これまでのフルダイブVRゲームの常識をいともたやすく壊して現れた新星、いや怪星は、瞬く間に世間に浸透した。
その圧倒的なまでの自由度により、様々な人が日夜研究を続けているらしい。
……とは言っても、俺はレトロゲームしかしてなかったし、これ以上のことは攻略wikiのが知ってるだろう。

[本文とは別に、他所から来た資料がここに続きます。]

From an optimization exercise on the open Yosys and OpenROAD flow, aimed at small area; shortcuts taken in it are not production practice.
In this exercise RTL edits were held to simulation tests only and were not proved equivalent to the original.
Power figures rest on the tool's default switching activity, not on a simulated workload.

==> inputs of 09-05 <==
Design nos64_ptw, start of the top module:
module nos64_ptw (
    input  wire        clk,
    input  wire        rst,             
    input  wire        cmd_valid,
    output wire        cmd_ready,
    input  wire [71:0] cmd_word,        
    input  wire [3:0]  rd_addr,
    output reg  [63:0] rd_data,
    output wire        tgt_req_valid,
    input  wire        tgt_req_ready,
    output wire        tgt_req_reg,     
    output wire [63:0] tgt_req_addr,
    input  wire        tgt_resp_valid,
    input  wire        tgt_resp_ok,
    input  wire [63:0] tgt_resp_data,
    output wire        diag_valid,
    output wire [1:0]  diag_level,
    output wire [9:0]  diag_flags,
    output wire [63:0] diag_value
);
    reg        busy;      
    reg [1:0]  op;        
    reg        dec_now;   
    reg        tr_now;    
    reg        req;       
    reg        regph;     
    reg        memfail;   
    reg [1:0]  lvl;       
    reg [63:0] operand;
    reg [63:0] r0, r1, r2, r3;
    wire [7:0] cw = cmd_word[71:64];
    wire is_translate = (cw == 8'h10);
    wire is_decode    = (cw[7:2] == 6'b0010_00);
  ...
Settings: LEC_CHECK=0, CAP_MARGIN=5, CORE_MARGIN=2, CORE_UTILIZATION=65, PLACE_DENSITY=0.8, SLEW_MARGIN=5; clock period 6.0 ns.
standard.sh (not shown) runs the stock make flow with config.mk's settings and CLKGATE_MAP_FILE= SYNTH_SCRIPT=/design/flow/synth_recipe.tcl, a recipe that flattens the netlist after the stock synthesis.
==> flow/flow/run.sh <==
#!/bin/bash
# Standard ORFS layout with three changes:
#  1. after the standard synthesis, the combinational logic is mapped again by ABC with an
#     area-oriented script (flow/area.abc); every flip-flop is kept as the standard synthesis
#     made it (same instances, names and cell types);
#  2. port buffers are buf_1 cells;
#  3. the clock tree uses clkbuf_8 cells and larger sink clusters.
# Each tool's output goes to a log file of its own in this folder.
set -euo pipefail
here=$(pwd)
export BUFFER_PORTS_ARGS="-buffer_cell sky130_fd_sc_hd__buf_1"
export CTS_ARGS="-sink_clustering_enable -repair_clock_nets -dont_use_dummy_load -sink_clustering_size 10 -sink_clustering_max_diameter 35 -buf_list sky130_fd_sc_hd__clkbuf_4"
R=$here/orfs/results/$FLOW_PLATFORM/nos64_ptw/base
LIB=$FLOW_HOME/platforms/$FLOW_PLATFORM/lib/sky130_fd_sc_hd__tt_025C_1v80.lib
YOSYS=$FLOW_HOME/../tools/install/yosys/bin/yosys
[ -x "$YOSYS" ] || YOSYS=yosys

# 1. standard synthesis, unchanged
bash standard.sh synth > synth.log 2>&1
cp $R/1_2_yosys.v $here/std_1_2_yosys.v

# 2. area re-mapping of the combinational logic
SEQ=$(cat $here/flow/seq_cells.txt)
DU=""; for c in $(cat $here/flow/dont_use.txt); do DU="$DU -dont_use $c"; done
printf 'set_driving_cell sky130_fd_sc_hd__buf_1\nset_load 5\n' > $here/abc.constr
cat > $here/reopt.ys <<EOT
read_liberty -ignore_miss_func -overwrite $LIB
read_verilog $here/std_1_2_yosys.v
hierarchy -top $FLOW_TOP
setattr -mod -set keep_hierarchy 1 $SEQ sky130_fd_sc_hd__conb_1
flatten
blackbox $SEQ sky130_fd_sc_hd__conb_1
techmap
opt -purge
abc -script $here/flow/area.abc -liberty $LIB $DU -constr $here/abc.constr -D 6000
splitnets
opt_clean -purge
hilomap -singleton -hicell sky130_fd_sc_hd__conb_1 HI -locell sky130_fd_sc_hd__conb_1 LO
insbuf -buf sky130_fd_sc_hd__buf_1 A X
rename -hide w:*.*
opt_clean -purge
stat -liberty $LIB
write_verilog -noattr -nohex -nodec $here/reopt_1_2_yosys.v
EOT
$YOSYS -s $here/reopt.ys > reopt.log 2>&1
$YOSYS -p "read_liberty -lib $LIB; read_verilog $here/reopt_1_2_yosys.v; hierarchy -top $FLOW_TOP; check -assert -mapped" > reopt_check.log 2>&1
# the flip-flops must be exactly those of the standard synthesis
ff() { grep -E '^\s*sky130_fd_sc_hd__[a-z]*df[a-z]*_[0-9]+ ' "$1" | awk '{print $1, $2}' | sort; }
if ! cmp -s <(ff $here/std_1_2_yosys.v) <(ff $here/reopt_1_2_yosys.v); then
  echo "re-mapping changed the flip-flops" >&2; exit 1
fi
cp $here/reopt_1_2_yosys.v $R/1_2_yosys.v

# 3. the rest of the standard layout
bash standard.sh > standard.log 2>&1
Other scripts of this flow, unchanged in this note and not shown: flow/flow/area.abc, flow/flow/dont_use.txt, flow/flow/seq_cells.txt
==> 11-19 (differences from 09-05) <==
--- a/flow/flow/run.sh
+++ b/flow/flow/run.sh
@@ -11,3 +11,3 @@
 export BUFFER_PORTS_ARGS="-buffer_cell sky130_fd_sc_hd__buf_1"
-export CTS_ARGS="-sink_clustering_enable -repair_clock_nets -dont_use_dummy_load -sink_clustering_size 10 -sink_clustering_max_diameter 35 -buf_list sky130_fd_sc_hd__clkbuf_4"
+export CTS_ARGS="-sink_clustering_enable -repair_clock_nets -dont_use_dummy_load -sink_clustering_size 20 -sink_clustering_max_diameter 60 -buf_list sky130_fd_sc_hd__clkbuf_8"
 R=$here/orfs/results/$FLOW_PLATFORM/nos64_ptw/base
- CORE_UTILIZATION: 65 -> 72
- PLACE_DENSITY: 0.8 -> 0.85
==> run notes <==
Status -> complete, no violations
Clock buffers -> 21
Final worst setup slack -> 451.6 ps
Worst skew pair latency -> 560 ps
Flop pwr share -> 0.672
P_int -> 3089 µW
Die width -> 139.0 µm
ClkCell Share -> 0.01915
Clk pwr share -> 0.240
# the run above: 11-19

==> run notes <==
Worst skew pair latency -> 670 ps
Final worst setup slack -> 295.3 ps
P_int -> 3122 µW
Met1 GRT Util -> 0.4686
Clock buffers -> 46
Clk pwr share -> 0.255
Die width -> 146.1 µm
Status -> complete, no violations
ClkCell Share -> 0.02277
# the run above: 09-05


---

==> job 5617 <==
==> flow/design.v <==
module nos64_ptw (
    input  wire        clk,
    input  wire        rst,             
    input  wire        cmd_valid,
    output wire        cmd_ready,
    input  wire [71:0] cmd_word,        
    input  wire [3:0]  rd_addr,
    output reg  [63:0] rd_data,
    output wire        tgt_req_valid,
    input  wire        tgt_req_ready,
    output wire        tgt_req_reg,     
    output wire [63:0] tgt_req_addr,
    input  wire        tgt_resp_valid,
    input  wire        tgt_resp_ok,
    input  wire [63:0] tgt_resp_data,
    output wire        diag_valid,
    output wire [1:0]  diag_level,
    output wire [9:0]  diag_flags,
    output wire [63:0] diag_value
);
    reg        busy;      
    reg [1:0]  op;        
    reg        dec_now;   
    reg        tr_now;    
    reg        req;       
    reg        regph;     
    reg        memfail;   
    reg [1:0]  lvl;       
    reg [63:0] operand;
    reg [63:0] r0, r1, r2, r3;
    wire [7:0] cw = cmd_word[71:64];
    wire is_translate = (cw == 8'h10);
    wire is_decode    = (cw[7:2] == 6'b0010_00);
    wire accept       = cmd_valid && !busy;
    wire take         = tgt_resp_valid && tgt_resp_ok;
    assign cmd_ready = !busy;
    reg [8:0] idx;
    always @(*) begin
        case (lvl)
            2'd0: idx = operand[47:39];
            2'd1: idx = operand[38:30];
            2'd2: idx = operand[29:21];
            default: idx = operand[20:12];
        endcase
    end
    wire lvl0 = (lvl == 2'd0);
    assign tgt_req_valid = busy && req;
    assign tgt_req_reg   = regph;
    assign tgt_req_addr  = {r0[63:52] & {12{lvl0}}, r0[51:12], idx, 3'b000};
    assign diag_valid = dec_now || (take && !regph);
    assign diag_level = lvl;
    assign diag_value = ({64{dec_now}} & operand) | ({64{tr_now}} & tgt_resp_data);
    assign diag_flags = {diag_value[63], diag_value[8:0]};
    always @(posedge clk) begin
        if (rst) begin
            busy    <= 1'b0;
            op      <= 2'd0;
            dec_now <= 1'b0;
            tr_now  <= 1'b1;
        end else begin
            dec_now <= accept && is_decode;
            tr_now  <= !(accept && is_decode);
            if (accept) begin
                op      <= is_translate ? 2'd1 : is_decode ? 2'd2 : 2'd3;
                busy    <= is_translate;
            end else if (tgt_resp_valid) begin
                if (!tgt_resp_ok || (!regph && (!tgt_resp_data[0] || lvl == 2'd3)))
                    busy <= 1'b0;
            end
        end
    end
    always @(posedge clk) begin
        if (accept) begin
            operand <= cmd_word[63:0];
            req     <= 1'b1;
            regph   <= 1'b1;
            memfail <= 1'b0;
            lvl     <= cw[1:0];
        end else begin
            if (tgt_req_valid && tgt_req_ready)
                req <= 1'b0;
            if (tgt_resp_valid) begin
                if (regph) begin
                    if (tgt_resp_ok) begin
                        regph <= 1'b0;
                        req   <= 1'b1;
                    end
                end else if (!tgt_resp_ok) begin
                    memfail <= 1'b1;
                end else if (tgt_resp_data[0] && lvl != 2'd3) begin
                    lvl <= lvl + 2'd1;
                    req <= 1'b1;
                end
            end
        end
    end
    always @(posedge clk) begin
        if (take) begin
            r0 <= tgt_resp_data;
            r1 <= r0;
            r2 <= r1;
            r3 <= r2;
        end
    end
    wire tr = (op == 2'd1);
    wire dc = (op == 2'd2);
    wire walked = tr && !regph;                  
    wire ok_end = walked && !memfail && r0[0];   
    wire [2:0] nrd  = walked ? {1'b0, lvl} + 3'd1 : 3'd0;
    wire [2:0] nrec = walked ? {1'b0, lvl} + {2'd0, !memfail} : {2'd0, dc};
    wire err_any = (tr && (regph || memfail || !r0[0])) || (op == 2'd3);
    wire [2:0] err = !tr ? ((op == 2'd3) ? 3'd5 : 3'd0) :
                     regph ? 3'd2 : memfail ? 3'd3 : !r0[0] ? 3'd4 : 3'd0;
    wire [1:0] err_level = (walked && (memfail || !r0[0])) ? lvl : 2'd0;
    wire [1:0] state = (op == 2'd0) ? 2'd0 : {1'b1, err_any};
    wire [15:0] status = {op, tr, nrd, nrec, err_level, err, state};
    wire [3:0] a = rd_addr;
    wire [1:0] ai = a[1:0];
    wire is_dv = (a[3:2] == 2'd1);
    wire is_fl = (a[3:2] == 2'd2);
    wire is_slot = is_dv || is_fl;
    wire slot_ok = tr ? ({1'b0, ai} < nrec) : (dc && ai == 2'd0);
    wire [1:0] k = nrec[1:0] - 2'd1 - ai;        
    wire sel_op = ((a == 4'd3) && (op != 2'd0)) || (is_slot && dc && ai == 2'd0);
    wire sl_tr  = is_slot && tr && slot_ok;
    wire fa_src0 = memfail;                      
    wire sel0 = (sl_tr && k == 2'd0) || (a == 4'd1 && ok_end) || (a == 4'd2 && walked && fa_src0);
    wire sel1 = (sl_tr && k == 2'd1) || (a == 4'd2 && walked && !fa_src0);
    wire sel2 = (sl_tr && k == 2'd2);
    wire sel3 = (sl_tr && k == 2'd3);
    wire [63:0] word = ({64{sel_op}} & operand) | ({64{sel0}} & r0) | ({64{sel1}} & r1) |
                       ({64{sel2}} & r2) | ({64{sel3}} & r3);
    wire hi_keep = (a == 4'd3) || is_dv || (a == 4'd2 && lvl0);
    wire [1:0] fl_level = tr ? ai : lvl;
    always @(*) begin
        rd_data[63:52] = word[63:52] & {12{hi_keep}};
        rd_data[51:16] = word[51:16] & {36{!is_fl}};
        if (a == 4'd0)
            rd_data[15:0] = status;
        else if (is_fl)
            rd_data[15:0] = {slot_ok, 3'b000, fl_level & {2{slot_ok}}, word[63], word[8:0]};
        else if (a == 4'd1)
            rd_data[15:0] = {word[15:12], operand[11:0] & {12{ok_end}}};
        else if (a == 4'd2)
            rd_data[15:0] = {word[15:12], idx & {9{walked}}, 3'b000};
        else
            rd_data[15:0] = word[15:0];
    end
endmodule
==> flow/flow/run.sh <==
#!/bin/bash
# Standard ORFS layout with three changes:
#  1. after the standard synthesis, the combinational logic is mapped again by ABC with an
#     area-oriented script (flow/area.abc); every flip-flop is kept as the standard synthesis
#     made it (same instances, names and cell types);
#  2. port buffers are buf_1 cells;
#  3. the clock tree uses clkbuf_8 cells and larger sink clusters.
# Each tool's output goes to a log file of its own in this folder.
set -euo pipefail
here=$(pwd)
export BUFFER_PORTS_ARGS="-buffer_cell sky130_fd_sc_hd__buf_1"
export CTS_ARGS="-sink_clustering_enable -repair_clock_nets -dont_use_dummy_load -sink_clustering_size 20 -sink_clustering_max_diameter 60 -buf_list sky130_fd_sc_hd__clkbuf_8"
R=$here/orfs/results/$FLOW_PLATFORM/nos64_ptw/base
LIB=$FLOW_HOME/platforms/$FLOW_PLATFORM/lib/sky130_fd_sc_hd__tt_025C_1v80.lib
YOSYS=$FLOW_HOME/../tools/install/yosys/bin/yosys
[ -x "$YOSYS" ] || YOSYS=yosys

# 1. standard synthesis, unchanged
bash standard.sh synth > synth.log 2>&1
cp $R/1_2_yosys.v $here/std_1_2_yosys.v

# 2. area re-mapping of the combinational logic
SEQ=$(cat $here/flow/seq_cells.txt)
DU=""; for c in $(cat $here/flow/dont_use.txt); do DU="$DU -dont_use $c"; done
printf 'set_driving_cell sky130_fd_sc_hd__buf_1\nset_load 5\n' > $here/abc.constr
cat > $here/reopt.ys <<EOT
read_liberty -ignore_miss_func -overwrite $LIB
read_verilog $here/std_1_2_yosys.v
hierarchy -top $FLOW_TOP
setattr -mod -set keep_hierarchy 1 $SEQ sky130_fd_sc_hd__conb_1
flatten
blackbox $SEQ sky130_fd_sc_hd__conb_1
techmap
opt -purge
abc -script $here/flow/area.abc -liberty $LIB $DU -constr $here/abc.constr -D 6000
splitnets
opt_clean -purge
hilomap -singleton -hicell sky130_fd_sc_hd__conb_1 HI -locell sky130_fd_sc_hd__conb_1 LO
insbuf -buf sky130_fd_sc_hd__buf_1 A X
rename -hide w:*.*
opt_clean -purge
stat -liberty $LIB
write_verilog -noattr -nohex -nodec $here/reopt_1_2_yosys.v
EOT
$YOSYS -s $here/reopt.ys > reopt.log 2>&1
$YOSYS -p "read_liberty -lib $LIB; read_verilog $here/reopt_1_2_yosys.v; hierarchy -top $FLOW_TOP; check -assert -mapped" > reopt_check.log 2>&1
# the flip-flops must be exactly those of the standard synthesis
ff() { grep -E '^\s*sky130_fd_sc_hd__[a-z]*df[a-z]*_[0-9]+ ' "$1" | awk '{print $1, $2}' | sort; }
if ! cmp -s <(ff $here/std_1_2_yosys.v) <(ff $here/reopt_1_2_yosys.v); then
  echo "re-mapping changed the flip-flops" >&2; exit 1
fi
cp $here/reopt_1_2_yosys.v $R/1_2_yosys.v

# 3. the rest of the standard layout
bash standard.sh > standard.log 2>&1
==> flow/flow/area.abc <==
strash
dc2
&get -n
&st
&dch -f
&nf -R 1000
&put
==> flow/flow/dont_use.txt <==
sky130_fd_sc_hd__probe_p_8 sky130_fd_sc_hd__probec_p_8 sky130_fd_sc_hd__lpflow_bleeder_1 sky130_fd_sc_hd__lpflow_clkbufkapwr_1 sky130_fd_sc_hd__lpflow_clkbufkapwr_16 sky130_fd_sc_hd__lpflow_clkbufkapwr_2 sky130_fd_sc_hd__lpflow_clkbufkapwr_4 sky130_fd_sc_hd__lpflow_clkbufkapwr_8 sky130_fd_sc_hd__lpflow_clkinvkapwr_1 sky130_fd_sc_hd__lpflow_clkinvkapwr_16 sky130_fd_sc_hd__lpflow_clkinvkapwr_2 sky130_fd_sc_hd__lpflow_clkinvkapwr_4 sky130_fd_sc_hd__lpflow_clkinvkapwr_8 sky130_fd_sc_hd__lpflow_decapkapwr_12 sky130_fd_sc_hd__lpflow_decapkapwr_3 sky130_fd_sc_hd__lpflow_decapkapwr_4 sky130_fd_sc_hd__lpflow_decapkapwr_6 sky130_fd_sc_hd__lpflow_decapkapwr_8 sky130_fd_sc_hd__lpflow_inputiso0n_1 sky130_fd_sc_hd__lpflow_inputiso0p_1 sky130_fd_sc_hd__lpflow_inputiso1n_1 sky130_fd_sc_hd__lpflow_inputiso1p_1 sky130_fd_sc_hd__lpflow_inputisolatch_1 sky130_fd_sc_hd__lpflow_isobufsrc_1 sky130_fd_sc_hd__lpflow_isobufsrc_16 sky130_fd_sc_hd__lpflow_isobufsrc_2 sky130_fd_sc_hd__lpflow_isobufsrc_4 sky130_fd_sc_hd__lpflow_isobufsrc_8 sky130_fd_sc_hd__lpflow_isobufsrckapwr_16 sky130_fd_sc_hd__lpflow_lsbuf_lh_hl_isowell_tap_1 sky130_fd_sc_hd__lpflow_lsbuf_lh_hl_isowell_tap_2 sky130_fd_sc_hd__lpflow_lsbuf_lh_hl_isowell_tap_4 sky130_fd_sc_hd__lpflow_lsbuf_lh_isowell_4 sky130_fd_sc_hd__lpflow_lsbuf_lh_isowell_tap_1 sky130_fd_sc_hd__lpflow_lsbuf_lh_isowell_tap_2 sky130_fd_sc_hd__lpflow_lsbuf_lh_isowell_tap_4 sky130_fd_sc_hd__fill_1 sky130_fd_sc_hd__fill_2 sky130_fd_sc_hd__fill_4 sky130_fd_sc_hd__fill_8 
==> flow/flow/seq_cells.txt <==
sky130_fd_sc_hd__dfbbn_1 sky130_fd_sc_hd__dfbbn_2 sky130_fd_sc_hd__dfbbp_1 sky130_fd_sc_hd__dfrbp_1 sky130_fd_sc_hd__dfrbp_2 sky130_fd_sc_hd__dfrtn_1 sky130_fd_sc_hd__dfrtp_1 sky130_fd_sc_hd__dfrtp_2 sky130_fd_sc_hd__dfrtp_4 sky130_fd_sc_hd__dfsbp_1 sky130_fd_sc_hd__dfsbp_2 sky130_fd_sc_hd__dfstp_1 sky130_fd_sc_hd__dfstp_2 sky130_fd_sc_hd__dfstp_4 sky130_fd_sc_hd__dfxbp_1 sky130_fd_sc_hd__dfxbp_2 sky130_fd_sc_hd__dfxtp_1 sky130_fd_sc_hd__dfxtp_2 sky130_fd_sc_hd__dfxtp_4 sky130_fd_sc_hd__dlrbn_1 sky130_fd_sc_hd__dlrbn_2 sky130_fd_sc_hd__dlrbp_1 sky130_fd_sc_hd__dlrbp_2 sky130_fd_sc_hd__dlrtn_1 sky130_fd_sc_hd__dlrtn_2 sky130_fd_sc_hd__dlrtn_4 sky130_fd_sc_hd__dlrtp_1 sky130_fd_sc_hd__dlrtp_2 sky130_fd_sc_hd__dlrtp_4 sky130_fd_sc_hd__dlxbn_1 sky130_fd_sc_hd__dlxbn_2 sky130_fd_sc_hd__dlxbp_1 sky130_fd_sc_hd__dlxtn_1 sky130_fd_sc_hd__dlxtn_2 sky130_fd_sc_hd__dlxtn_4 sky130_fd_sc_hd__dlxtp_1 sky130_fd_sc_hd__edfxbp_1 sky130_fd_sc_hd__edfxtp_1 sky130_fd_sc_hd__lpflow_inputisolatch_1 sky130_fd_sc_hd__sdfbbn_1 sky130_fd_sc_hd__sdfbbn_2 sky130_fd_sc_hd__sdfbbp_1 sky130_fd_sc_hd__sdfrbp_1 sky130_fd_sc_hd__sdfrbp_2 sky130_fd_sc_hd__sdfrtn_1 sky130_fd_sc_hd__sdfrtp_1 sky130_fd_sc_hd__sdfrtp_2 sky130_fd_sc_hd__sdfrtp_4 sky130_fd_sc_hd__sdfsbp_1 sky130_fd_sc_hd__sdfsbp_2 sky130_fd_sc_hd__sdfstp_1 sky130_fd_sc_hd__sdfstp_2 sky130_fd_sc_hd__sdfstp_4 sky130_fd_sc_hd__sdfxbp_1 sky130_fd_sc_hd__sdfxbp_2 sky130_fd_sc_hd__sdfxtp_1 sky130_fd_sc_hd__sdfxtp_2 sky130_fd_sc_hd__sdfxtp_4 sky130_fd_sc_hd__sedfxbp_1 sky130_fd_sc_hd__sedfxbp_2 sky130_fd_sc_hd__sedfxtp_1 sky130_fd_sc_hd__sedfxtp_2 sky130_fd_sc_hd__sedfxtp_4
==> flow/standard.sh <==
#!/bin/bash
# synth_recipe.tcl (not shown) runs the flow's synth.tcl, then flattens the netlist and writes it again
# the make line also repeats each setting of config.mk as NAME=value (left out here)
make -C /OpenROAD-flow-scripts/flow DESIGN_CONFIG=/design/flow/config.mk WORK_HOME=/design/flow/orfs CLKGATE_MAP_FILE= SYNTH_SCRIPT=/design/flow/synth_recipe.tcl "${@:-finish}"
==> flow/config.mk <==
export PLATFORM = sky130hd
export DESIGN_NAME = nos64_ptw
export DESIGN_NICKNAME = nos64_ptw
export VERILOG_FILES = /design/flow/design.v
export SDC_FILE = /design/flow/constraint.sdc
export NUM_CORES = 4
export LEC_CHECK = 0
export CAP_MARGIN = 10
export CORE_MARGIN = 2
export CORE_UTILIZATION = 65
export GPL_TIMING_DRIVEN = 0
export PLACE_DENSITY = 0.8
export SLEW_MARGIN = 10
==> flow/constraint.sdc <==
create_clock -name core_clock -period 6.0 [get_ports {clk}]
set_input_delay 1.2000 -clock core_clock [delete_from_list [all_inputs] [get_ports {clk}]]
set_output_delay 1.2000 -clock core_clock [all_outputs]
set_load 0.01 [all_outputs]
==> job 3165: changes against job 5617 <==
--- a/flow/design.v
+++ b/flow/design.v
@@ -22,5 +22,4 @@
     reg [1:0]  op;        
     reg        dec_now;   
-    reg        tr_now;    
     reg        req;       
     reg        regph;     
@@ -50,5 +49,5 @@
     assign diag_valid = dec_now || (take && !regph);
     assign diag_level = lvl;
-    assign diag_value = ({64{dec_now}} & operand) | ({64{tr_now}} & tgt_resp_data);
+    assign diag_value = dec_now ? operand : tgt_resp_data;
     assign diag_flags = {diag_value[63], diag_value[8:0]};
     always @(posedge clk) begin
@@ -57,8 +56,6 @@
             op      <= 2'd0;
             dec_now <= 1'b0;
-            tr_now  <= 1'b1;
         end else begin
             dec_now <= accept && is_decode;
-            tr_now  <= !(accept && is_decode);
             if (accept) begin
                 op      <= is_translate ? 2'd1 : is_decode ? 2'd2 : 2'd3;
--- a/flow/flow/run.sh
+++ b/flow/flow/run.sh
@@ -10,5 +10,5 @@
 here=$(pwd)
 export BUFFER_PORTS_ARGS="-buffer_cell sky130_fd_sc_hd__buf_1"
-export CTS_ARGS="-sink_clustering_enable -repair_clock_nets -dont_use_dummy_load -sink_clustering_size 20 -sink_clustering_max_diameter 60 -buf_list sky130_fd_sc_hd__clkbuf_8"
+export CTS_ARGS="-sink_clustering_enable -repair_clock_nets -dont_use_dummy_load -sink_clustering_size 16 -sink_clustering_max_diameter 50 -buf_list sky130_fd_sc_hd__clkbuf_8"
 R=$here/orfs/results/$FLOW_PLATFORM/nos64_ptw/base
 LIB=$FLOW_HOME/platforms/$FLOW_PLATFORM/lib/sky130_fd_sc_hd__tt_025C_1v80.lib
--- a/flow/config.mk
+++ b/flow/config.mk
@@ -6,8 +6,7 @@
 export NUM_CORES = 4
 export LEC_CHECK = 0
-export CAP_MARGIN = 10
+export CAP_MARGIN = 20
 export CORE_MARGIN = 2
 export CORE_UTILIZATION = 65
-export GPL_TIMING_DRIVEN = 0
 export PLACE_DENSITY = 0.8
-export SLEW_MARGIN = 10
+export SLEW_MARGIN = 20
==> comparison <==
Of job 3165 and job 5617, job 5617 has the higher cell count (gap 2.3%, measured against job 5617).
Against job 3165, the clock-buffer cell count of job 5617 is lower by 12.
Non-clock buffer count: job 3165 is lower than job 5617 (41).
Against job 5617, the wire length of job 3165 is smaller by 4.2%.
Between job 3165 and job 5617, the lower combinational power is in job 3165 (gap about 9%, measured against job 5617).
Cell area is about the same in job 5617 and job 3165.
In job 3165 the global-route usage is lower than in job 5617, by 1.6 points.
Of job 3165 and job 5617, job 3165 has the higher power (gap about 4.4%, measured against job 5617).
Critical path depth: job 3165 is lower than job 5617 (3).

それと、俺がこのゲームを遊べない理由はもう一つある。
「ていってもなぁ……金が……」
「あ、ふーん……(察し)」
そう、今絶賛金欠中なのである。
そもそも1週間前にM&Qを買ったばっかりなのだ。クリアした今だから言えるが、RPGであの完成度はどうなってるんだ……夜逃げでもあったか?
「ここ商店街なんだし、福引でもしたら?」
「バカか、こんな時期に福引なんてしてるわけ……」
あった。
なんであるんだよ福引、しかも一回2000円だと!?
ゲームソフト福引とはいえ、高すぎだろ
「いや待てよ……こういう福引には古くて売れ残ってるゲームがいっぱい詰まってるはずだ……!」
「何言ってるの、こういうワゴンに積まれたゲームが入ってそうな福引には私の好みのゲームが入ってるんだよ」
「「すいません!これ一つください!!」」
「はいよ〜、んじゃ、一つ2000円ねー」
「「ありがとうございます!」」
店主のおじさんから福引を買った俺たちは早速開封することにした。
「何が出るかな、何が出るかな、ジャララララ」
「何が出るかなぁ〜♪」
同時に取り出したそれを二人で読み上げた。
「「『フリーダムRPG フロンティアグリーディア』……」」
運がいいのか悪いのか、同時引きした。
〈作中設定ぶっちゃけコーナー〉
この世界のゲームは10年前の革命からフルダイブが主流になってきています。
そんな中でも10〜8年前の2年間のゲームを景兎くんはレトロゲームと言ってるわけですね。舐めてますねこんちくしょうが。(精神に大ダメージ)
また、現実世界とこの世界では職業の価値や扱いが大きく変わっています。
まあ、eスポーツがそのままスポーツになったらどうなるかなんてわかりきってたことですからね。